TASK DESCRIPTION
Pull each line with the string "TIMEOUT" from the entries.

..........

`src/rtl/fact_host_ctrl.sv`:
```
// Bus-master sequencer for the factorial core: turns one {operand, dst} command into the
// clear / load / start / wait / read / store / clear transaction sequence on the m_* bus.
module fact_host_ctrl #(
   parameter logic [19:0] TIMEOUT = 20'd1000000,
   parameter logic [15:0] A_START = 16'h7000,
   parameter logic [15:0] A_CLEAR = 16'h7008,
   parameter logic [15:0] A_DONE  = 16'h7010,
   parameter logic [15:0] A_INTEN = 16'h7018,
   parameter logic [15:0] A_OPND  = 16'h7020,
   parameter logic [15:0] A_RES_H = 16'h7028,
   parameter logic [15:0] A_RES_L = 16'h7030
) (
   input  logic         clk,
   input  logic         reset_n,
   input  logic         cmd_valid,
   output logic         cmd_ready,
   input  logic [63:0]  cmd_operand,
   input  logic [15:0]  cmd_dst,
   output logic         done,
   output logic         err,
   output logic [127:0] result,
   output logic         busy,
   output logic         m_req,
   output logic         m_wr,
   output logic [15:0]  m_addr,
   output logic [63:0]  m_dout,
   input  logic         m_grant,
   input  logic [63:0]  m_din,
   input  logic         interrupt
);

   typedef enum logic [3:0] {
      IDLE, REQ, CLR1, CLR0, WR_OP, WR_IE, START, WAIT,
      RD_H, RD_L, ST_H, ST_L, CLR_A, CLR_B, DONE
   } state_t;

   typedef struct packed {
      logic        wr;
      logic [15:0] addr;
      logic [63:0] dout;
   } bus_t;

   localparam logic [15:0] DST_MAX = 16'h07FE;

   function automatic bus_t wr(input logic [15:0] a, input logic [63:0] d);
      return '{wr: 1'b1, addr: a, dout: d};
   endfunction

   function automatic bus_t rd(input logic [15:0] a);
      return '{wr: 1'b0, addr: a, dout: 64'd0};
   endfunction

   state_t       st_q;
   bus_t         bus_q;
   logic         m_req_q, cmd_ready_q, busy_q, done_q, err_q, tmo_q, ph_q;
   logic [63:0]  op_q, res_h_q, res_l_q;
   logic [15:0]  dst_q;
   logic [19:0]  cnt_q;
   logic [127:0] result_q;

   logic [19:0]  cnt_d;
   logic         cmpl_d, term_d, bad_dst_d;

   // ph_q marks that the previous cycle presented a granted read, so m_din is valid now
   assign cnt_d     = cnt_q + 20'd1;
   assign cmpl_d    = interrupt | (ph_q & m_din[0]);
   assign term_d    = (cnt_q == TIMEOUT - 20'd1);
   assign bad_dst_d = (cmd_dst > DST_MAX);

   always_ff @(posedge clk or negedge reset_n) begin
      if (!reset_n) begin
         st_q        <= IDLE;
         bus_q       <= '0;
         m_req_q     <= 1'b0;
         cmd_ready_q <= 1'b1;
         busy_q      <= 1'b0;
         done_q      <= 1'b0;
         err_q       <= 1'b0;
         tmo_q       <= 1'b0;
         ph_q        <= 1'b0;
         op_q        <= '0;
         dst_q       <= '0;
         res_h_q     <= '0;
         res_l_q     <= '0;
         cnt_q       <= '0;
         result_q    <= '0;
      end else begin
         done_q <= 1'b0;
         err_q  <= 1'b0;
         unique case (st_q)
            IDLE: begin
               if (cmd_valid) begin
                  op_q        <= cmd_operand;
                  dst_q       <= cmd_dst;
                  cmd_ready_q <= 1'b0;
                  busy_q      <= 1'b1;
                  tmo_q       <= 1'b0;
                  if (bad_dst_d) begin
                     st_q     <= DONE;
                     done_q   <= 1'b1;
                     err_q    <= 1'b1;
                     result_q <= '0;
                  end else begin
                     st_q    <= REQ;
                     m_req_q <= 1'b1;
                     bus_q   <= '0;
                  end
               end
            end
            REQ: if (m_grant) begin
               st_q  <= CLR1;
               bus_q <= wr(A_CLEAR, 64'd1);
            end
            CLR1: if (m_grant) begin
               st_q  <= CLR0;
               bus_q <= wr(A_CLEAR, 64'd0);
            end
            CLR0: if (m_grant) begin
               st_q  <= WR_OP;
               bus_q <= wr(A_OPND, op_q);
            end
            WR_OP: if (m_grant) begin
               st_q  <= WR_IE;
               bus_q <= wr(A_INTEN, 64'd1);
            end
            WR_IE: if (m_grant) begin
               st_q  <= START;
               bus_q <= wr(A_START, 64'd1);
            end
            START: if (m_grant) begin
               st_q  <= WAIT;
               bus_q <= rd(A_DONE);
               cnt_q <= '0;
               ph_q  <= 1'b0;
            end
            WAIT: begin
               ph_q <= m_grant;
               // completion takes priority over the terminal count
               if (cmpl_d) begin
                  st_q  <= RD_H;
                  bus_q <= rd(A_RES_H);
                  ph_q  <= 1'b0;
               end else if (term_d) begin
                  st_q  <= CLR_A;
                  tmo_q <= 1'b1;
                  bus_q <= wr(A_CLEAR, 64'd1);
               end else begin
                  cnt_q <= cnt_d;
               end
            end
            RD_H: begin
               if (ph_q) begin
                  res_h_q <= m_din;
                  ph_q    <= 1'b0;
                  st_q    <= RD_L;
                  bus_q   <= rd(A_RES_L);
               end else if (m_grant) begin
                  ph_q <= 1'b1;
               end
            end
            RD_L: begin
               if (ph_q) begin
                  res_l_q <= m_din;
                  ph_q    <= 1'b0;
                  st_q    <= ST_H;
                  bus_q   <= wr(dst_q, res_h_q);
               end else if (m_grant) begin
                  ph_q <= 1'b1;
               end
            end
            ST_H: if (m_grant) begin
               st_q  <= ST_L;
               bus_q <= wr(dst_q + 16'd1, res_l_q);
            end
            ST_L: if (m_grant) begin
               st_q  <= CLR_A;
               bus_q <= wr(A_CLEAR, 64'd1);
            end
            CLR_A: if (m_grant) begin
               st_q  <= CLR_B;
               bus_q <= wr(A_CLEAR, 64'd0);
            end
            CLR_B: if (m_grant) begin
               st_q     <= DONE;
               bus_q    <= '0;
               m_req_q  <= 1'b0;
               done_q   <= 1'b1;
               err_q    <= tmo_q;
               result_q <= tmo_q ? 128'd0 : {res_h_q, res_l_q};
            end
            DONE: begin
               st_q        <= IDLE;
               cmd_ready_q <= 1'b1;
               busy_q      <= 1'b0;
            end
            default: st_q <= IDLE;
         endcase
      end
   end

   assign cmd_ready = cmd_ready_q;
   assign busy      = busy_q;
   assign done      = done_q;
   assign err       = err_q;
   assign result    = result_q;
   assign m_req     = m_req_q;
   assign m_wr      = bus_q.wr;
   assign m_addr    = bus_q.addr;
   assign m_dout    = bus_q.dout;

endmodule
```
`config.mk`:
```
export PLATFORM = sky130hd
export DESIGN_NAME = fact_host_ctrl
export DESIGN_NICKNAME = d
export VERILOG_FILES = /design/src/rtl/fact_host_ctrl.sv
export SDC_FILE = /design/constraint.sdc
export NUM_CORES = 1
export LEC_CHECK = 0
export BUFFER_PORTS_ARGS = -buffer_cell sky130_fd_sc_hd__clkbuf_2
export CAP_MARGIN = 10
export CELL_PAD_IN_SITES_DETAIL_PLACEMENT = 0
export CELL_PAD_IN_SITES_GLOBAL_PLACEMENT = 1
export CORE_MARGIN = 2
export CORE_UTILIZATION = 44
export DETAILED_ROUTE_END_ITERATION = 7
export PLACE_DENSITY = 0.8
export SYNTH_ARGS = -nofsm -noshare
export SYNTH_HDL_FRONTEND = slang
export SYNTH_SLANG_ARGS = --single-unit
```
`constraint.sdc`:
```
create_clock -name clk -period 2.8 [get_ports clk]
set_clock_uncertainty 0.15 [all_clocks]
set_input_delay 0.56 -clock clk [delete_from_list [all_inputs] [get_ports clk]]
set_output_delay 0.56 -clock clk [all_outputs]
set_load 0.02 [all_outputs]
```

..........

SOLUTION FOR THIS EXERCISE
   parameter logic [19:0] TIMEOUT = 20'd1000000,
   assign term_d    = (cnt_q == TIMEOUT - 20'd1);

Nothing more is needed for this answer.